Formazione, la vergogna di un’indagine datata nel tempo
Egr. direttore, leggo con molto stupore il contenuto dell’articolo pubblicato nel pomeriggio di venerdi 02 dicembre a firma della giornalista Alessia Truzzolillo dal titolo “Maxi truffa alla formazio…
Egr. direttore,
leggo con molto stupore il contenuto dell’articolo pubblicato nel pomeriggio di venerdi 02 dicembre a firma della giornalista Alessia Truzzolillo dal titolo “Maxi truffa alla formazione, prescritto il 90% dei reati” e ritengo doveroso intervenire per puntualizzare alcuni aspetti della vicenda , e non per essere uno degli avvocati del collegio difensivo , quanto perché al dovere d’ informazione – presupposto della libertà di stampa – corrisponde in maniera speculare il diritto dei cittadini a ricevere una sana e corretta “notizia”.
Non Le nascondo, poi, che la sorpresa è ancor più grande avendoLa sempre annoverata tra i pochi “coraggiosi” che in più occasioni non si sono piegati alle mode forcaiole divulgando notizie nella direzione di assecondare gli umori dei palazzi e delle procure anzi, spesso, in contro tendenza a quella dannosa corrente populista-giustizialista, cancro di una democrazia e tomba della libertà di pensiero che, nell’esporre la propria opinione ha anticipato situazioni acclarate col tempo.
Vengo al punto:
– quanto leggo è assolutamente fuorviante per chi non ha conoscenza diretta dei fatti e degli atti giacchè
1) l’impostazione data dalla sua collega (che, ritengo non abbia direttamente seguito personalmente l’udienza gup) lascia intendere una soluzione “scappatoia” fortunatamente capitata agli imputati che arrivano, dopo ben 12 anni dall’inizio delle indagini, ad una definizione di comodo che li dispensa dall’affrontare il merito delle questioni.
Ma così non è stato perché giorno 02 dicembre tutte le difese degli imputati hanno affrontato specificatamente le questioni di merito, dato ampia prova della fragilità del teorema accusatorio partito dall’allora pm De Magistris, denunciato la vergogna di un’indagine datata nel tempo (tra l’altro con problemi procedurali notevoli visto che il Tribunale di Catanzaro non era competente per territorio e l’allora gup dott.ssa De Girolamo nel 2014 ne ha pronunciato l’incompetenza a favore del Tribunale di Paola) senza che nessun investigatore si sia preoccupato in oltre un decennio di verificare gli elementi più elementari a sostegno dell’accusa.
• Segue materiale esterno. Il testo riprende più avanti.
[src/rtl/ttce_pkg.sv]
package ttce_pkg;

   localparam int OP_W    = 2;
   localparam int CHAR_W  = 8;
   localparam int ADDR_W  = 11;
   localparam int CELL_W  = 16;
   localparam int COLOR_W = 8;

   typedef enum logic [OP_W-1:0] {
      OP_PUT   = 2'd0,
      OP_READ  = 2'd1,
      OP_CLEAR = 2'd2,
      OP_SPARE = 2'd3
   } op_type;

   localparam logic [CHAR_W-1:0] CHAR_BS  = 8'h08;
   localparam logic [CHAR_W-1:0] CHAR_TAB = 8'h09;
   localparam logic [CHAR_W-1:0] CHAR_LF  = 8'h0A;
   localparam logic [CHAR_W-1:0] CHAR_CR  = 8'h0D;
   localparam logic [CHAR_W-1:0] PRINT_LO = 8'h20;
   localparam logic [CHAR_W-1:0] PRINT_HI = 8'h7F;

   typedef enum logic [2:0] {
      KIND_PRINT = 3'd0,
      KIND_BS    = 3'd1,
      KIND_TAB   = 3'd2,
      KIND_CR    = 3'd3,
      KIND_LF    = 3'd4,
      KIND_READ  = 3'd5,
      KIND_CLEAR = 3'd6,
      KIND_NONE  = 3'd7
   } kind_type;

   typedef struct packed {
      kind_type            kind;
      logic [CHAR_W-1:0]   char_code;
      logic [ADDR_W-1:0]   cell_address;
   } cmd_type;

   typedef struct packed {
      logic    valid;
      cmd_type cmd;
   } q_head_type;

   typedef struct packed {
      logic pop;
      logic busy;
   } back_ctl_type;

endpackage

[src/rtl/ttce_front.sv]
module ttce_front (
   input  logic                       clock,
   input  logic                       reset,
   input  logic                       req_valid,
   output logic                       req_stall,
   input  logic [ttce_pkg::OP_W-1:0]   req_op,
   input  logic [ttce_pkg::CHAR_W-1:0] req_char_code,
   input  logic [ttce_pkg::ADDR_W-1:0] req_cell_address,
   input  ttce_pkg::back_ctl_type      back_ctl,
   output ttce_pkg::q_head_type        q_head
);
   import ttce_pkg::*;

   localparam int DEPTH = 2;

   cmd_type    q_ff [DEPTH];
   cmd_type    cmd_in;
   logic       wr_ptr_ff, wr_ptr_in;
   logic       rd_ptr_ff, rd_ptr_in;
   logic [1:0] count_ff, count_in;
   logic       push;

   always_comb begin
      cmd_in.char_code    = req_char_code;
      cmd_in.cell_address = req_cell_address;
      case (req_op)
         OP_PUT: begin
            case (req_char_code)
               CHAR_BS:  cmd_in.kind = KIND_BS;
               CHAR_TAB: cmd_in.kind = KIND_TAB;
               CHAR_CR:  cmd_in.kind = KIND_CR;
               CHAR_LF:  cmd_in.kind = KIND_LF;
               default: begin
                  cmd_in.kind = (req_char_code inside {[PRINT_LO:PRINT_HI]}) ?
                                KIND_PRINT : KIND_NONE;
               end
            endcase
         end
         OP_READ:  cmd_in.kind = KIND_READ;
         OP_CLEAR: cmd_in.kind = KIND_CLEAR;
         default:  cmd_in.kind = KIND_NONE;
      endcase
   end

   assign req_stall = (count_ff == 2'(DEPTH)) || back_ctl.busy;
   assign push      = req_valid && !req_stall;

   always_comb begin
      wr_ptr_in = push ? !wr_ptr_ff : wr_ptr_ff;
      rd_ptr_in = back_ctl.pop ? !rd_ptr_ff : rd_ptr_ff;
      count_in  = count_ff + {1'b0, push} - {1'b0, back_ctl.pop};
   end

   always_ff @(posedge clock) begin
      if (reset) begin
         wr_ptr_ff <= 1'b0;
         rd_ptr_ff <= 1'b0;
         count_ff  <= 2'd0;
      end else begin
         wr_ptr_ff <= wr_ptr_in;
         rd_ptr_ff <= rd_ptr_in;
         count_ff  <= count_in;
      end
   end

   always_ff @(posedge clock) begin
      if (push) begin
         q_ff[wr_ptr_ff] <= cmd_in;
      end
   end

   assign q_head.valid = (count_ff != 2'd0);
   assign q_head.cmd   = q_ff[rd_ptr_ff];

   a_no_overflow: assert property (@(posedge clock) disable iff (reset)
      count_ff <= 2'(DEPTH))
      else $error("Command queue holds more entries than it has.");

   a_pop_nonempty: assert property (@(posedge clock) disable iff (reset)
      back_ctl.pop |-> count_ff != 2'd0)
      else $error("Command queue popped while empty.");

   a_push_counts: assert property (@(posedge clock) disable iff (reset)
      push && !back_ctl.pop |=> count_ff == $past(count_ff) + 2'd1)
      else $error("Command queue lost an accepted beat.");

endmodule

[config.mk]
export PLATFORM = sky130hd
export DESIGN_NAME = ttce_front
export DESIGN_NICKNAME = d
export VERILOG_FILES = /design/src/rtl/ttce_pkg.sv /design/src/rtl/ttce_front.sv
export SDC_FILE = /design/constraint.sdc
export NUM_CORES = 1
export LEC_CHECK = 0
export ABC_AREA = 1
export BUFFER_PORTS_ARGS = -buffer_cell sky130_fd_sc_hd__buf_2
export CORE_MARGIN = 5
export CORE_UTILIZATION = 44
export DETAILED_ROUTE_END_ITERATION = 8
export PLACE_DENSITY = 0.71
export SLEW_MARGIN = 20
export SYNTH_ARGS = -nofsm -noshare
export SYNTH_HDL_FRONTEND = slang
export SYNTH_SLANG_ARGS = --single-unit
export TNS_END_PERCENT = 100
[constraint.sdc]
create_clock -name clock -period 2.1 [get_ports clock]
set_input_delay 0.21 -clock clock [delete_from_list [all_inputs] [get_ports clock]]
set_output_delay 0.21 -clock clock [all_outputs]
set_load 0.005 [all_outputs]
==> run metrics, run 1 <==
most common flop cell mapped by yosys=sky130_fd_sc_hd__edfxtp_1; Static Leakage=1.00 nW; Worst Path Class, Setup=reg2reg; Final Instance Count excl. Fillers=254; aggregate global routing overflow=0; share of flip-flops with an asynchronous set or reset=0%; setup TNS=0 ns; top post-synthesis cells by area=sky130_fd_sc_hd__edfxtp_1, sky130_fd_sc_hd__mux2_1, sky130_fd_sc_hd__dfxtp_1; CTS tree=yes; register bit count reported by yosys=49; starting density of the core=a little under half; number of placement rows=24; Fmax=about 0.62 GHz; area share of the largest cell type after synthesis=65.3%; number of flops mapped to enable cells by yosys=44; Data arrival, critical path=1.83 ns; top cells by instance count after synthesis=sky130_fd_sc_hd__edfxtp_1, sky130_fd_sc_hd__nand2_1, sky130_fd_sc_hd__mux2_1, sky130_fd_sc_hd__inv_1, sky130_fd_sc_hd__nor2_1; critical path launch point type=flop; CTS resizes=0; x dimension of the die=slightly below 80 um; result of the run=finished clean; via density per instance=just under 5; proportion of total power due to net switching=23.3%; TritonCTS Buffers=5; total number of vias=1222; worst rel slew slack=between 70% and 80%; number of port buffers=49; worst supply voltage drop on vdd=0.417 mV; number of antenna diodes=0; H-tree level count=2; Die Footprint=6060 um^2; wire length per cell after detailed routing=between 10 and 15 um; Remaining DRCs=0; synthesized net count=173; min cycle time layout=1.61 ns; distinct cell type count of the synthesized netlist=19; clock transition at the register clock pins on the worst setup and hold paths after CTS=0.08 ns; CP most frequent cell=sky130_fd_sc_hd__ha_1; placed cells=246; HP Class=in2reg; yosys warns=0; power per unit of standard cell area=784 nW/um^2; post-synthesis cell area=2020 um^2; final-stage net count=between 200 and 250; Seq pwr share=approximately three fifths; maximum number of buffers from clock root to sink=2; post-route antenna net violation count=0; hold_buf cts=0; # setup viols final=0; first-pass GRT wire length=between 5 and 6 mm; power share of the clock group=28.0%; synthesized area per cell=~14 um^2; cells along the critical path=inv_2 -> nand2_1 -> nand3_1 -> ha_1 -> inv_1 -> ha_1 -> xnor2_1 -> nor2_1 -> nor3b_1; Max-Cap Viols=0; post-route clock period utilization=76.7%; pins over their slew limit=0; cell internal power dissipation=1.47 mW; fraction of final layout cells with drive strength greater than 1=35.6%; number of global-route vias before repair=1206; combinational share of power=12.9%; TritonCTS sink count=49; DRT Wirelength=3.37 mm; placer congestion estimate=0.836; master cell of the clock root buffer=sky130_fd_sc_hd__clkbuf_8; kind of capture point of the worst setup path=flop; core outline area=~4400 um^2; setup clock skew after layout=~0.0044 ns; Required @ worst endpoint=around 2.3 ns; largest fanout of any net on the critical path=4; pin count of the biggest net entering global routing=24; source-to-sink clock delay at the later pin of the worst-skew pair=approximately 0.30 ns; post-synthesis instance total=143; dominant cell by count in the synthesized netlist=sky130_fd_sc_hd__edfxtp_1; placed wire-length estimate=2.43 mm; delay of the slowest cell on the worst path=0.35 ns; I/O Pins=50; count of routing violations after the opening detailed-route iteration=59; final-report hold violation count=0; area growth from synthesis to layout=20.6%; antenna violations before repair=0; Worst path slowest cell=sky130_fd_sc_hd__dfxtp_1; post-CTS setup-driven buffer insertion count=0; Yosys top cell by area=sky130_fd_sc_hd__edfxtp_1; first-pass iteration count of the detailed router=4; unrepaired setup endpoints after global routing=false; chip height=77.8 um; slew of the pin with the lowest slew margin=0.321 ns; total global routing track utilization=11.6%; sequential element share of the synthesized area=between 70% and 80%; switching power=446 uW
cells in the final DEF (no fill, tap or decap):
| cell type | n |
|---|---|
| sky130_fd_sc_hd__clkbuf_1 | 1 |
| sky130_fd_sc_hd__nand2_2 | 1 |
| sky130_fd_sc_hd__xnor2_1 | 2 |
| sky130_fd_sc_hd__mux2_1 | 22 |
| sky130_fd_sc_hd__nand3_2 | 1 |
| sky130_fd_sc_hd__o21ai_0 | 1 |
| sky130_fd_sc_hd__nand3_1 | 2 |
| sky130_fd_sc_hd__o21ai_1 | 1 |
| sky130_fd_sc_hd__inv_1 | 12 |
| sky130_fd_sc_hd__inv_2 | 6 |
| sky130_fd_sc_hd__a21oi_1 | 1 |
| sky130_fd_sc_hd__buf_2 | 49 |
| sky130_fd_sc_hd__dfxtp_1 | 5 |
| sky130_fd_sc_hd__nand2_1 | 26 |
| sky130_fd_sc_hd__clkinvlp_4 | 2 |
| sky130_fd_sc_hd__nor2_1 | 7 |
| sky130_fd_sc_hd__clkbuf_8 | 5 |
| sky130_fd_sc_hd__nor2_4 | 1 |
| sky130_fd_sc_hd__ha_1 | 4 |
| sky130_fd_sc_hd__buf_4 | 4 |
| sky130_fd_sc_hd__nor2_2 | 3 |
| sky130_fd_sc_hd__nor3b_1 | 2 |
| sky130_fd_sc_hd__edfxtp_1 | 44 |
critical path: cells and delay by family (launching register included):
kind | cells | cell delay, ns
XOR/XNOR | 1 | 0.17
adder cells (fa/ha/maj) | 2 | 0.50
buffers and inverters | 2 | 0.08
flip-flops | 1 | 0.35
AND/OR/NAND/NOR | 4 | 0.45
state kept, by name, summed over array words and instances, names as in the netlist, named ones only:
signal and cells:
count_ff 2, q_ff 44, rd_ptr_ff 1, wr_ptr_ff 1
metal layers:
| metal | vias to the layer above | track usage (%) | share of wire (%) |
|---|---|---|---|
| met4 | 0 | 4.12 | 1.1 |
| met5 | - | 0 | 0 |
| met3 | 4 | 4.51 | 6.7 |
| met2 | 38 | 18.8 | 49 |
| met1 | 578 | 14.1 | 43 |
| li1 | 602 | - | - |
cell type report:
class,instances,area [um^2]
Fill cell,387,1970
Sequential cell,49,1420
Multi-Input combinational cell,74,526
Timing Repair Buffer,53,275
Clock buffer,6,72.6
Inverter,18,67.6
Tap cell,52,65.1
Clock inverter,2,15.0
cells by family (layout without fill, tap and decap cells):
| family | after synthesis | after routing | share of synthesized area (%) |
|---|---|---|---|
| compound gates | 3 | 3 | 0.741 |
| xor+xnor | 2 | 2 | 0.865 |
| fa+ha+maj | 4 | 4 | 2.47 |
| buf+inv | 20 | 79 | 4.08 |
| flops | 49 | 49 | 70.2 |
| mux | 22 | 22 | 12.2 |
| simple gates | 43 | 43 | 9.39 |
final timing paths:
kind                       startpoint           to  slack [ns]  cells after the start
hold reg to reg             rd_ptr_ff         flop        0.54                      2
setup / recovery          count_ff[0]  count_ff[1]        0.49                      9
hold / removal    req_cell_address[6]   q_ff[0][6]        0.10                      1
setup reg to reg          count_ff[0]  count_ff[1]        0.49                      9
through the flow:
step | hold WS (ns) | area (um^2) | util (%) | setup slack, ns | power [mW]
2_1_floorplan | 0.281 | 2020 | - | 0.159 | 1.29
3_3_place_gp | 0.402 | 2350 | 53.3 | 0.511 | 1.40
3_5_place_dp | 0.407 | 2350 | 53.3 | 0.485 | 1.41
4_1_cts | 0.0902 | 2440 | 55.3 | 0.469 | 1.94
5_1_grt | 0.0799 | 2440 | 55.3 | 0.325 | 2.02
6_report | 0.103 | 2440 | 55.3 | 0.490 | 1.91
power by group through the flow:
stage | Sequential, mW | Combinational [mW] | Clock [mW]
after floorplan | 1.15 | 0.139 | 0
after global placement | 1.15 | 0.248 | 0
after detailed placement | 1.15 | 0.253 | 0
after CTS | 1.13 | 0.254 | 0.557
after global routing | 1.14 | 0.281 | 0.599
final | 1.13 | 0.247 | 0.536
No activity file was read; power rests on OpenSTA's default activity.
==> inputs of run 2 (changes only) <==
--- a/config.mk
+++ b/config.mk
@@ -5,12 +5,12 @@
 export SDC_FILE = /design/constraint.sdc
 export NUM_CORES = 1
 export LEC_CHECK = 0
-export ABC_AREA = 1
+export ABC_AREA = 0
 export BUFFER_PORTS_ARGS = -buffer_cell sky130_fd_sc_hd__buf_2
 export CORE_MARGIN = 5
 export CORE_UTILIZATION = 44
 export DETAILED_ROUTE_END_ITERATION = 8
-export PLACE_DENSITY = 0.71
+export PLACE_DENSITY = 0.68
 export SLEW_MARGIN = 20
 export SYNTH_ARGS = -nofsm -noshare
 export SYNTH_HDL_FRONTEND = slang
==> constraint.sdc (replaced) <==
create_clock -name clock -period 1.6 [get_ports clock]
set_input_delay 0.16 -clock clock [delete_from_list [all_inputs] [get_ports clock]]
set_output_delay 0.16 -clock clock [all_outputs]
set_load 0.005 [all_outputs]
==> run 2 against run 1 <==
The run now ends with negative setup slack left. Global-route usage is 0.56 points higher. Via count shrank 2.3%. Utilization grew 4.9 points.
==> run metrics, run 2 <==
placer congestion estimate=0.726; Regs by FF count=q_ff (44), count_ff (2); distinct cell type count of the synthesized netlist=24; chip height=between 70 and 80 um; Data arrival, critical path=1.77 ns; cell internal power dissipation=2.03 mW; pin count of the biggest net entering global routing=15; setup TNS=-3.01 ns; min cycle time layout=1.75 ns; total global routing track utilization=12.2%; switching power=just under 600 uW; largest fanout of any net on the critical path=7; WHS=0.0513 ns; Seq pwr share=56.9%; wire length per cell after detailed routing=15.5 um; proportion of total power due to net switching=22.5%; Yosys top cell by area=sky130_fd_sc_hd__edfxtp_1; I/O Pins=50; layer with the highest usage=met2; power share of the clock group=25.3%; sequential element share of the synthesized area=between 70 and 80%; number of port buffers=49; register name with the most flops=q_ff; # setup viols final=23; via density per instance=5.08; top post-synthesis cells by area=sky130_fd_sc_hd__edfxtp_1, sky130_fd_sc_hd__mux2_2, sky130_fd_sc_hd__dfxtp_1; source-to-sink clock delay at the later pin of the worst-skew pair=0.29 ns; R2R Path End=q_ff[0][20]; combinational share of power=17.8%; unrepaired setup endpoints after global routing=true; cells along the critical path=nor2b_4 -> buf_6 -> buf_6 -> or4_4 -> clkinvlp_4 -> clkbuf_16; x dimension of the die=between 70 and 80 um; worst rel slew slack=approximately four fifths; Worst Path Class, Setup=reg2reg; Static Leakage=0.987 nW; dominant cell by count in the synthesized netlist=sky130_fd_sc_hd__edfxtp_1; area growth from synthesis to layout=33.3%; CTS tree=yes; worst hold path depth=1; DRT Wirelength=roughly 3.6 mm; result of the run=finished with violations; pins over their slew limit=0; failing checks=negative setup slack; Reg2Reg Depth=6; R2R Path Start=count_ff[1]; setup slack of the most critical reg-to-reg path=-0.15 ns; TritonCTS sink count=49; placed cells=roughly 220; slew of the pin with the lowest slew margin=0.318 ns; synthesized net count=144; Worst path slowest cell=sky130_fd_sc_hd__or4_4; TritonCTS Buffers=5; Final Instance Count excl. Fillers=235; most common flop cell mapped by yosys=sky130_fd_sc_hd__edfxtp_1; Die Footprint=5870 um^2; yosys warns=0; post-route clock period utilization=109%; fraction of final layout cells with drive strength greater than 1=59.0%; critical path launch point type=flop; post-synthesis cell area=1950 um^2; area share of the largest cell type after synthesis=67.6%; starting density of the core=45.2%; Required @ worst endpoint=approximately 1.6 ns; HP Class=in2reg; post-synthesis instance total=114; final worst setup slack=-0.151 ns; hold path startpoint=req_cell_address[2]; first-pass iteration count of the detailed router=4; clock transition at the register clock pins on the worst setup and hold paths after CTS=0.08 ns; routing usage on met3=4.14%; post-route antenna net violation count=0; final-report hold violation count=0; master cell of the clock root buffer=sky130_fd_sc_hd__clkbuf_8; number of antenna diodes=0; count of routing violations after the opening detailed-route iteration=88; flip-flop count of the largest register after layout=44; setup clock skew after layout=between 0.002 and 0.003 ns; most common cell after layout, fill and taps aside=sky130_fd_sc_hd__buf_2; hold-critical path endpoint=q_ff[1][2]; Remaining DRCs=0; power per unit of standard cell area=1010 nW/um^2; number of global-route vias before repair=1233; antenna violations before repair=0; Max-Cap Viols=0; worst supply voltage drop on vdd=0.424 mV; first-pass GRT wire length=5.70 mm; delay of the slowest cell on the worst path=0.49 ns; H-tree level count=2; met1 Use GR=13.3%; register bit count reported by yosys=49; GRT met2 Usage=about a fifth; CP most frequent cell=sky130_fd_sc_hd__buf_6; number of flops mapped to enable cells by yosys=44; Fmax=between 0.5 and 0.6 GHz; placed wire-length estimate=2.62 mm; highest-count cells in the layout ignoring fill and taps=sky130_fd_sc_hd__buf_2, sky130_fd_sc_hd__edfxtp_1, sky130_fd_sc_hd__mux2_2; core outline area=~4300 um^2; number of placement rows=24; final-stage net count=between 200 and 250; worst-case setup slack after placement=-0.211 ns; top cells by instance count after synthesis=sky130_fd_sc_hd__edfxtp_1, sky130_fd_sc_hd__mux2_2, sky130_fd_sc_hd__inv_1, sky130_fd_sc_hd__nor2_1, sky130_fd_sc_hd__dfxtp_1; aggregate global routing overflow=0; maximum number of buffers from clock root to sink=2; share of flip-flops with an asynchronous set or reset=0%; total number of vias=1194; kind of capture point of the worst setup path=flop; synthesized area per cell=17.1 um^2
run 2: final cells by class:
| class | instances | area (um^2) |
|---|---|---|
| clock buffers | 5 | 68.8 |
| clock inverters | 2 | 11.3 |
| fillers | 341 | 1720 |
| inverters | 6 | 26.3 |
| multi-input cells | 57 | 571 |
| flip-flops and latches | 49 | 1420 |
| well taps | 52 | 65.1 |
| repair buffers | 64 | 439 |
run 2: how the worst max path moves through the flow:
stage	cells past startpoint	endpoint	start	slack [ns]
detailed placement	8	count_ff[1]	count_ff[1]	-0.21
global route	8	count_ff[1]	count_ff[1]	-0.22
floorplan	8	count_ff[1]	count_ff[1]	-0.12
global placement	8	count_ff[1]	count_ff[1]	-0.12
CTS	8	count_ff[1]	count_ff[1]	-0.22
finish	6	q_ff[0][20]	count_ff[1]	-0.15
run 2: cells by family (layout without fill, tap and decap cells):
kind of cell / after synthesis / in the layout / share of synthesized area [%]
adders and majority gates: 4 / 4 / 2.56
buffers and inverters: 8 / 77 / 1.67
AOI/OAI and AO/OA: 8 / 8 / 2.43
DFF: 49 / 49 / 72.8
muxes: 22 / 22 / 12.7
and+or+nand+nor: 20 / 20 / 6.53
xor gates and xnor gates: 3 / 3 / 1.35
run 2: metal layers:
metal / vias up / share of wire (%)
met1: 579 / 41
met4: 0 / 1.3
met2: 40 / 51
met5: - / 0
li1: 568 / -
met3: 7 / 6.7
run 2: critical path, delay by kind of cell (launching register included):
family / cells / cell delay, ns
flip-flops: 1 / 0.33
AND/OR/NAND/NOR: 2 / 0.61
buffers and inverters: 4 / 0.54
run 2: power by group through the flow:
stage	clock [mW]	combinational, mW	sequential, mW
CTS	0.693	0.402	1.49
detailed placement	0	0.388	1.52
global placement	0	0.375	1.51
global route	0.745	0.513	1.50
floorplan	0	0.189	1.51
finish	0.662	0.467	1.49
run 2: timing repair:
item | CTS | global route
buffers inserted | 1 | 2
pin swaps | 0 | 1
hold buffers | 0 | 0
endpoints found under the setup margin | 24 | 23
cloned | 0 | 1
gates resized for setup | 2 | 13
run 2: stage by stage:
| stage | area [um^2] | power (mW) | utilization, % |
|---|---|---|---|
| after floorplan | 1970 | 1.70 | - |
| after global placement | 2400 | 1.89 | 55.6 |
| after detailed placement | 2400 | 1.91 | 55.6 |
| after CTS | 2490 | 2.58 | 57.7 |
| after global routing | 2600 | 2.75 | 60.2 |
| final | 2600 | 2.62 | 60.2 |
Attività svolta, fortunatamente, dai difensori che hanno così avuto modo di dimostrare davanti ad un gup sereno ed attento concentrato a svolgere pienamente la funzione filtro che l’ordinamento gli attribuisce in ossequio alle garanzie del nostro ordinamento, è emerso:
2) che parte degli imputati all’epoca dei fatti non avevano più ruoli a nessun titolo nelle associazioni e/o enti né rapporti con gli altri indagati;
3) la totale estraneità di alcuni di essi ai fatti contestati come, ad esempio, la circostanza richiamata dal Suo giornale circa la presunta esistenza di un rapporto consulenziale tra l’allora Assessore alla Cultura On.le Zavettieri ed il Prof. M. Vadacchino , documentalmente smentita da una certificazione della Regione Calabria (attuale legislatura!) che ne attesta l’inesistenza;
4) potrei puntualmente continuare così per ogni capo della rubrica ma i processi si fanno nelle aule dei Tribunali e la presenza dei cronisti dovrebbe servire a veicolare spunti per una riflessione ed un dibattito su temi che sembrano di “altri” fino a che non ne siamo direttamente coinvolti.
Una divulgazione nella maniera più giusta sarebbe stata quella di denunciare il fallimento di un sistema nel quale i più deboli, i giusti, gli onesti continuano a subire impotenti gli effetti di condotte ancora oggi insindacabili. Si è evidenziato, nell’Aula “F” l’assurdità di una indagine così risalente nel tempo riconducibile al pm De Magistris (che avrebbe dovuto immediatamente rimettere le carte alla Procura di Paola territorialmente competente) e, aggiungo ora, nata nel momento della sua massima popolarità mediatica per la contrapposizione dei ruoli all’interno degli Uffici di Catanzaro, che ha fornito un’immagine pessima della Procura a livello nazionale ma fortuito trampolino di lancio per carriere politiche.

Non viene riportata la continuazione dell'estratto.